- Cerro Gordo Township, Minnesota Location within the state of Minnesota Cerro Gordo Township, Minnesota Cerro Gordo Township, Minnesota (the United States)
- Coordinates: 45°1′17″N 96°2′5″W﻿ / ﻿45.02139°N 96.03472°W
- Country: United States
- State: Minnesota
- County: Lac qui Parle

Area
- • Total: 35.9 sq mi (92.9 km^{2})
- • Land: 35.8 sq mi (92.7 km^{2})
- • Water: 0.077 sq mi (0.2 km^{2})
- Elevation: 1,020 ft (311 m)

Population (2000)
- • Total: 256
- • Density: 7.3/sq mi (2.8/km^{2})
- Time zone: UTC-6 (Central (CST))
- • Summer (DST): UTC-5 (CDT)
- FIPS code: 27-10774
- GNIS feature ID: 0663776

= Cerro Gordo Township, Lac qui Parle County, Minnesota =

Cerro Gordo Township is a township in Lac qui Parle County, Minnesota, United States. The population was 256 at the 2000 census.

Cerro Gordo Township was organized in 1871, and named in commemoration of the Battle of Cerro Gordo.

==Geography==
According to the United States Census Bureau, the township has a total area of 35.9 sqmi, of which 35.8 sqmi is land and 0.1 sqmi (0.25%) is water.

==Demographics==
As of the census of 2000, there were 256 people, 87 households, and 70 families residing in the township. The population density was 7.2 PD/sqmi. There were 92 housing units at an average density of 2.6 /sqmi. The racial makeup of the township was 96.09% White, 0.78% African American, 0.78% Native American, 1.17% from other races, and 1.17% from two or more races. Hispanic or Latino of any race were 1.95% of the population.

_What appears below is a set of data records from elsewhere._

<file path="src/rtl/if_fetch_unit.sv">
// ---------------------------------------------------------------------------
// if_fetch_unit
//
// Instruction-fetch stage of the five-stage ARM-subset pipeline. It owns the
// program counter and fetches from instruction memory over a req/ack
// handshake that tolerates wait states. A one-entry skid buffer catches a
// word that returns while decode is frozen. The stage drives the IF/ID
// register. Branch redirects from execute flush IF/ID and retarget fetch.
// If a redirect arrives while a request is still waiting for its ack, that
// request is drained and its data is discarded.
//
// Ports
//   clk                  rising-edge clock
//   rst                  synchronous active-high reset
//   i_freeze             hazard stall; IF/ID holds
//   i_branch_taken       redirect request from execute
//   i_branch_addr[31:0]  redirect target (word aligned)
//   o_imem_req           fetch request (held until ack)
//   o_imem_addr[31:0]    fetch address, stable while o_imem_req waits
//   i_imem_ack           response valid while o_imem_req is high
//   i_imem_rdata[31:0]   fetched word
//   o_if_valid           IF/ID holds a real instruction
//   o_if_pc[31:0]        fetch address + 4 of the IF/ID instruction
//   o_if_instruction     IF/ID instruction word, NOP_INSTR on bubbles
// ---------------------------------------------------------------------------
module if_fetch_unit #(
  parameter logic [31:0] RESET_PC  = 32'h0000_0000,
  parameter logic [31:0] NOP_INSTR = 32'hE1A0_0000
) (
  input  logic        clk,
  input  logic        rst,
  input  logic        i_freeze,
  input  logic        i_branch_taken,
  input  logic [31:0] i_branch_addr,
  output logic        o_imem_req,
  output logic [31:0] o_imem_addr,
  input  logic        i_imem_ack,
  input  logic [31:0] i_imem_rdata,
  output logic        o_if_valid,
  output logic [31:0] o_if_pc,
  output logic [31:0] o_if_instruction
);

  // S_REQ   : request to r_pc on the bus
  // S_FULL  : skid buffer holds a word; bus idle
  // S_DRAIN : stale request to r_stale_addr still on the bus; r_pc is the
  //           branch target to fetch once the stale ack arrives
  typedef enum logic [1:0] {
    S_REQ   = 2'd0,
    S_FULL  = 2'd1,
    S_DRAIN = 2'd2
  } state_t;

  state_t      r_state;
  state_t      w_state_next;
  logic [31:0] r_pc;
  logic [31:0] w_pc_next;
  logic [31:0] r_stale_addr;
  logic [31:0] w_stale_addr_next;
  logic [31:0] r_skid_pc;
  logic [31:0] w_skid_pc_next;
  logic [31:0] r_skid_instr;
  logic [31:0] w_skid_instr_next;
  logic        r_if_valid;
  logic        w_if_valid_next;
  logic [31:0] r_if_pc;
  logic [31:0] w_if_pc_next;
  logic [31:0] r_if_instr;
  logic [31:0] w_if_instr_next;
  logic [31:0] w_pc_inc;

  // Bus outputs come from registered state only. rst gating drops the
  // request immediately, which abandons any outstanding fetch.
  assign o_imem_req  = !rst && (r_state != S_FULL);
  assign o_imem_addr = (r_state == S_DRAIN) ? r_stale_addr : r_pc;

  // Wraps modulo 2^32 from 32'hFFFF_FFFC to 0.
  assign w_pc_inc = r_pc + 32'd4;

  // NOTE: every signal driven here gets a default first, so a path that does
  // not assign it cannot infer a latch. Blocking assignments are correct
  // inside combinational logic.
  always_comb begin
    w_state_next      = r_state;
    w_pc_next         = r_pc;
    w_stale_addr_next = r_stale_addr;
    w_skid_pc_next    = r_skid_pc;
    w_skid_instr_next = r_skid_instr;
    w_if_valid_next   = r_if_valid;
    w_if_pc_next      = r_if_pc;
    w_if_instr_next   = r_if_instr;

    if (i_branch_taken) begin
      // A redirect flushes IF/ID even when frozen. Leaving S_FULL discards
      // the skid word.
      w_if_valid_next = 1'b0;
      w_if_pc_next    = 32'h0;
      w_if_instr_next = NOP_INSTR;
      w_pc_next       = i_branch_addr;
      if ((r_state != S_FULL) && !i_imem_ack) begin
        // The un-acked request must finish at its original address.
        // A second branch in S_DRAIN keeps that stale address.
        w_state_next = S_DRAIN;
        if (r_state == S_REQ) begin
          w_stale_addr_next = r_pc;
        end
      end else begin
        w_state_next = S_REQ;
      end
    end else begin
      case (r_state)
        S_REQ: begin
          if (i_imem_ack) begin
            w_pc_next = w_pc_inc;
            if (i_freeze) begin
              w_skid_pc_next    = w_pc_inc;
              w_skid_instr_next = i_imem_rdata;
              w_state_next      = S_FULL;
            end else begin
              w_if_valid_next = 1'b1;
              w_if_pc_next    = w_pc_inc;
              w_if_instr_next = i_imem_rdata;
            end
          end else if (!i_freeze) begin
            w_if_valid_next = 1'b0;
            w_if_pc_next    = 32'h0;
            w_if_instr_next = NOP_INSTR;
          end
        end

        S_FULL: begin
          if (!i_freeze) begin
            w_if_valid_next = 1'b1;
            w_if_pc_next    = r_skid_pc;
            w_if_instr_next = r_skid_instr;
            w_state_next    = S_REQ;
          end
        end

        S_DRAIN: begin
          // The returning word belongs to the abandoned path and is dropped.
          if (i_imem_ack) begin
            w_state_next = S_REQ;
          end
          if (!i_freeze) begin
            w_if_valid_next = 1'b0;
            w_if_pc_next    = 32'h0;
            w_if_instr_next = NOP_INSTR;
          end
        end

        default: begin
          w_state_next = S_REQ;
        end
      endcase
    end
  end

  // NOTE: sequential state uses non-blocking assignments. Every flop then
  // samples pre-edge values, whatever the statement order.
  always_ff @(posedge clk) begin
    if (rst) begin
      r_state      <= S_REQ;
      r_pc         <= RESET_PC;
      r_stale_addr <= RESET_PC;
      r_if_valid   <= 1'b0;
      r_if_pc      <= 32'h0;
      r_if_instr   <= NOP_INSTR;
    end else begin
      r_state      <= w_state_next;
      r_pc         <= w_pc_next;
      r_stale_addr <= w_stale_addr_next;
      r_if_valid   <= w_if_valid_next;
      r_if_pc      <= w_if_pc_next;
      r_if_instr   <= w_if_instr_next;
    end
  end

  // NOTE: the skid data registers have no reset. Their contents are read
  // only in S_FULL, and S_FULL is entered only after they have been loaded.
  always_ff @(posedge clk) begin
    r_skid_pc    <= w_skid_pc_next;
    r_skid_instr <= w_skid_instr_next;
  end

  assign o_if_valid       = r_if_valid;
  assign o_if_pc          = r_if_pc;
  assign o_if_instruction = r_if_instr;

endmodule

</file>
<file path="config.mk">
export PLATFORM = sky130hd
export DESIGN_NAME = if_fetch_unit
export DESIGN_NICKNAME = d
export VERILOG_FILES = /design/src/rtl/if_fetch_unit.sv
export SDC_FILE = /design/constraint.sdc
export NUM_CORES = 1
export LEC_CHECK = 0
export CORE_MARGIN = 5
export CORE_UTILIZATION = 57
export DETAILED_ROUTE_END_ITERATION = 12
export PLACE_DENSITY = 0.91
export SYNTH_ARGS = -nofsm -noshare
export SYNTH_HDL_FRONTEND = slang
export SYNTH_SLANG_ARGS = --single-unit
</file>
<file path="constraint.sdc">
create_clock -name clk -period 18.7 [get_ports clk]
set_clock_uncertainty 0.05 [all_clocks]
set_input_delay 5.61 -clock clk [delete_from_list [all_inputs] [get_ports clk]]
set_output_delay 5.61 -clock clk [all_outputs]
set_load 0.02 [all_outputs]
</file>
==> flow_summary.rst <==
.. list-table::
   :header-rows: 1

   * - Metric
     - Value
   * - Run status
     - finished clean
   * - Share of total power in the clock network
     - 0.379
   * - Final-report max-slew violation count
     - 0
   * - Area share of the largest cell type after synthesis
     - 0.290
   * - Routed length per placed instance
     - 18.3 um
   * - Clock-pin slew of the registers on the worst-case setup and hold paths
     - 70 ps
   * - Transition time of the tightest slew-check pin
     - 1210 ps
   * - Warnings, synthesis
     - 0
   * - Gate Count Post-Synth
     - 971
   * - Area growth from synthesis to final layout
     - 24.2%
   * - Max-cap check violation count
     - 0
   * - Total number of vias
     - 7647
   * - Number of endpoints with negative hold slack in the final report
     - 0
   * - DR pass1 iterations
     - 5
   * - Post-Synthesis Net Count
     - 1045
   * - Iteration-0 DRC Markers
     - 638
   * - First-pass GRT wire length
     - 37.9 mm
   * - Die Y-Extent
     - 136 um
   * - DRC
     - 0
   * - Worst reg2reg path endpoint
     - o_if_pc[10]$_SDFFE_PP0P_
   * - Crit path time final
     - 12580 ps
   * - Worst Setup Path Type
     - primary input to output pin
   * - Beginning of the worst register-to-register path
     - r_state[0]$_SDFFE_PP0P_
   * - Clock Root Buffer
     - sky130_fd_sc_hd__clkbuf_16
   * - Die Footprint
     - 0.0185 mm^2
   * - Routed Antenna Nets
     - 0
   * - Tcrit/Tclk final
     - 0.673
   * - Post-synthesis average cell area
     - 9.32 um^2
   * - Sum of routed wire length over all layers
     - 23.8 mm
   * - # Post-CTS Setup Buffers
     - 0
   * - Antenna violations before repair
     - 0
   * - Most frequent standard cell in the layout excluding fill and tap cells
     - sky130_fd_sc_hd__clkdlybuf4s50_1
   * - Initial standard-cell utilization of the core
     - 0.576
   * - Die width
     - 136 um
   * - Total power draw
     - 957 uW
   * - Cell accounting for the most synthesized area
     - sky130_fd_sc_hd__dfxtp_1
   * - Vias per inst
     - 5.87
   * - Largest net degree at the start of global routing
     - 69
   * - Cts hold-fix bufs
     - 0
   * - Internal portion of total power
     - 706 uW
   * - Largest vdd supply drop
     - 0.0821 mV
   * - Crit path capture
     - o_imem_req
   * - Depth of the worst register-to-register path
     - 7
   * - Relative contribution of combinational cells to total power
     - 0.131
   * - Internal reg-to-reg setup slack
     - 14750 ps
   * - Number of buffers added by the clock tree synthesis step
     - 17
   * - Routability-driven placement congestion ratio
     - 0.882
   * - Relative max-transition margin
     - 0.187
   * - Later-pin clock latency in the skew report
     - 430 ps
   * - Total clock sinks
     - 195
   * - Flop pwr share
     - 0.490
   * - Port bufs
     - 166
   * - Number of levels the H-tree was split into
     - 4
   * - Total Routing Usage GR
     - 0.255
   * - Final-layout setup total negative slack
     - 0 ps
   * - Distinct cell type count after synthesis
     - 53
   * - PostCTS Resize Cnt
     - 0
   * - Maximum clock path buffer count
     - 2
   * - Cell area power density
     - 85.1 mW/mm^2
   * - Number of placement rows
     - 46
   * - Largest fanout on the critical path
     - 67
   * - Synth area leaders
     - sky130_fd_sc_hd__dfxtp_1 29%, sky130_fd_sc_hd__edfxtp_1 21%, sky130_fd_sc_hd__a21oi_1 5.4%
   * - Mapped cell area
     - 0.00905 mm^2
   * - Crit path from
     - rst
   * - Share of layout cells above drive strength 1
     - 0.0829
   * - Number of global-route vias before repair
     - 7492
   * - Unrepaired setup endpoints after global routing
     - no
   * - Share of total power consumed by net switching
     - 0.262
   * - Share of flip-flops with an asynchronous set or reset after synthesis
     - 0
   * - Required @ worst endpoint
     - 13040 ps
   * - Io pins
     - 167
   * - Leakage
     - 0.00398 uW
   * - Kind of end point of the critical path
     - output pin
   * - Aggregate global routing overflow
     - 0
   * - Final setup violating endpoints
     - 0
   * - Area of the core
     - 0.0157 mm^2
   * - Ys flop type
     - sky130_fd_sc_hd__dfxtp_1
   * - Most frequent cells in the layout
     - 164 x sky130_fd_sc_hd__clkdlybuf4s50_1, 131 x sky130_fd_sc_hd__dfxtp_1, 129 x sky130_fd_sc_hd__nor2_1
   * - Fmax
     - 0.0795 GHz
   * - Clock tree from TritonCTS
     - done
   * - # nets final
     - 1147
   * - Data arrival time at the worst-slack endpoint
     - 6920 ps
   * - Part of the Yosys area used for sequential elements
     - 0.502
   * - Detail Placement HPWL
     - 15.6 mm
   * - Psw
     - 251 uW
   * - Hold Path Class
     - register to register
   * - Number of synthesized register bits
     - 195
   * - Number of antenna cells inserted
     - 0
   * - EDFF count, synth
     - 64
   * - Category of the worst setup path launch point
     - primary input
==> synth_stat cells (3+ instances only) <==
master                      instances
sky130_fd_sc_hd__clkbuf_1          52
sky130_fd_sc_hd__and4_1             7
sky130_fd_sc_hd__mux2_2            31
sky130_fd_sc_hd__xor2_1            19
sky130_fd_sc_hd__o21a_1            17
sky130_fd_sc_hd__nor2_1           129
sky130_fd_sc_hd__inv_1             22
sky130_fd_sc_hd__a22oi_1           60
sky130_fd_sc_hd__nand2_1           94
sky130_fd_sc_hd__ha_1               5
sky130_fd_sc_hd__nand3_1           25
sky130_fd_sc_hd__o2bb2ai_1         16
sky130_fd_sc_hd__buf_2             25
sky130_fd_sc_hd__dfxtp_1          131
sky130_fd_sc_hd__edfxtp_1          64
sky130_fd_sc_hd__nor3_1            12
sky130_fd_sc_hd__o21ai_0           22
sky130_fd_sc_hd__xnor2_1           31
sky130_fd_sc_hd__mux2i_1            4
sky130_fd_sc_hd__nand4_1           15
sky130_fd_sc_hd__a21oi_1           98
sky130_fd_sc_hd__nor4_1             5
sky130_fd_sc_hd__nor2b_1           15
sky130_fd_sc_hd__buf_4              8
sky130_fd_sc_hd__and3_1             8
sky130_fd_sc_hd__buf_1              7
sky130_fd_sc_hd__nor4b_1            3
sky130_fd_sc_hd__and2_1             6
==> cell type report <==
class / instances / area, um^2
clock buffers: 18 / 429
clock inverters: 14 / 151
fillers: 1113 / 4470
inverters: 22 / 82.6
multi-input cells: 662 / 4040
flip-flops and latches: 195 / 4540
well taps: 216 / 270
repair buffers: 175 / 1720
==> layer usage <==
metal  share of wire  global-route usage  vias to the layer above
met5               0                   0                        -
met4           0.026              0.0969                        0
met3           0.092              0.0570                       53
met2            0.48               0.411                      395
met1            0.41               0.338                     3582
li1                -                   -                     3617
==> metrics by stage <==
stage / setup slack, ps / std cells / area, um^2 / hold slack (ps) / utilization
6_report: 6120 / 1302 / 11200 / 404 / 0.715
5_1_grt: 6070 / 1302 / 11200 / 421 / 0.715
4_1_cts: 6130 / 1302 / 11200 / 403 / 0.715
3_5_place_dp: 6150 / 1270 / 10700 / 393 / 0.678
3_3_place_gp: 6120 / 1270 / 10700 / 388 / 0.678
2_1_floorplan: 6720 / 971 / 9050 / 383 / -
==> power by group through the flow <==
stage	logic (uW)	registers [uW]	clock network [uW]
after floorplan	77.6	473	0
after global placement	121	477	0
after detailed placement	123	478	0
after CTS	125	468	365
after global routing	135	471	381
final	125	469	363
==> registers in the layout (all words and copies together), names as in the netlist, named ones only <==
name / count
r_skid_pc: 32
r_skid_instr: 32
r_stale_addr: 32
o_if_instruction: 32
r_pc: 32
o_if_pc: 32
r_state: 2
==> kinds of logic (layout without fill, tap and decap cells) <==
kind of cell / count (synthesis) / after routing / share of synthesized area
muxes: 35 / 35 / 0.0430
adders and majority gates: 5 / 5 / 0.00691
buffers and inverters: 114 / 229 / 0.0541
DFF: 195 / 195 / 0.502
xor gates and xnor gates: 50 / 50 / 0.0484
and+or+nand+nor: 339 / 339 / 0.180
AOI/OAI and AO/OA: 233 / 233 / 0.165
==> how the worst min path moves through the flow <==
stage	cells past startpoint	start	slack (ps)	endpoint
after floorplan	2	r_stale_addr[0]$_SDFFE_PP0P_	380	r_stale_addr[0]$_SDFFE_PP0P_
after CTS	2	r_stale_addr[17]$_SDFFE_PP0P_	400	r_stale_addr[17]$_SDFFE_PP0P_
after detailed placement	2	r_stale_addr[17]$_SDFFE_PP0P_	390	r_stale_addr[17]$_SDFFE_PP0P_
after global placement	2	r_stale_addr[15]$_SDFFE_PP0P_	390	r_stale_addr[15]$_SDFFE_PP0P_
after global routing	2	r_stale_addr[30]$_SDFFE_PP0P_	420	r_stale_addr[30]$_SDFFE_PP0P_
final	2	r_stale_addr[1]$_SDFFE_PP0P_	400	r_stale_addr[1]$_SDFFE_PP0P_
==> critical path, cell delays in order <==
cell	delay (ps)
sky130_fd_sc_hd__buf_2	70
sky130_fd_sc_hd__buf_4	550
sky130_fd_sc_hd__nor2_1	80
sky130_fd_sc_hd__clkdlybuf4s50_1	560
(Power assumes the default switching activity.)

There were 87 households, out of which 43.7% had children under the age of 18 living with them, 66.7% were married couples living together, 11.5% had a female householder with no husband present, and 19.5% were non-families. 16.1% of all households were made up of individuals, and 9.2% had someone living alone who was 65 years of age or older. The average household size was 2.94 and the average family size was 3.24.

In the township the population was spread out, with 30.1% under the age of 18, 9.0% from 18 to 24, 27.7% from 25 to 44, 23.8% from 45 to 64, and 9.4% who were 65 years of age or older. The median age was 37 years. For every 100 females, there were 104.8 males. For every 100 females age 18 and over, there were 98.9 males.

The median income for a household in the township was $52,500, and the median income for a family was $56,875. Males had a median income of $26,750 versus $25,250 for females. The per capita income for the township was $16,486. About 2.7% of families and 1.6% of the population were below the poverty line, including none of those under the age of eighteen or sixty five or over.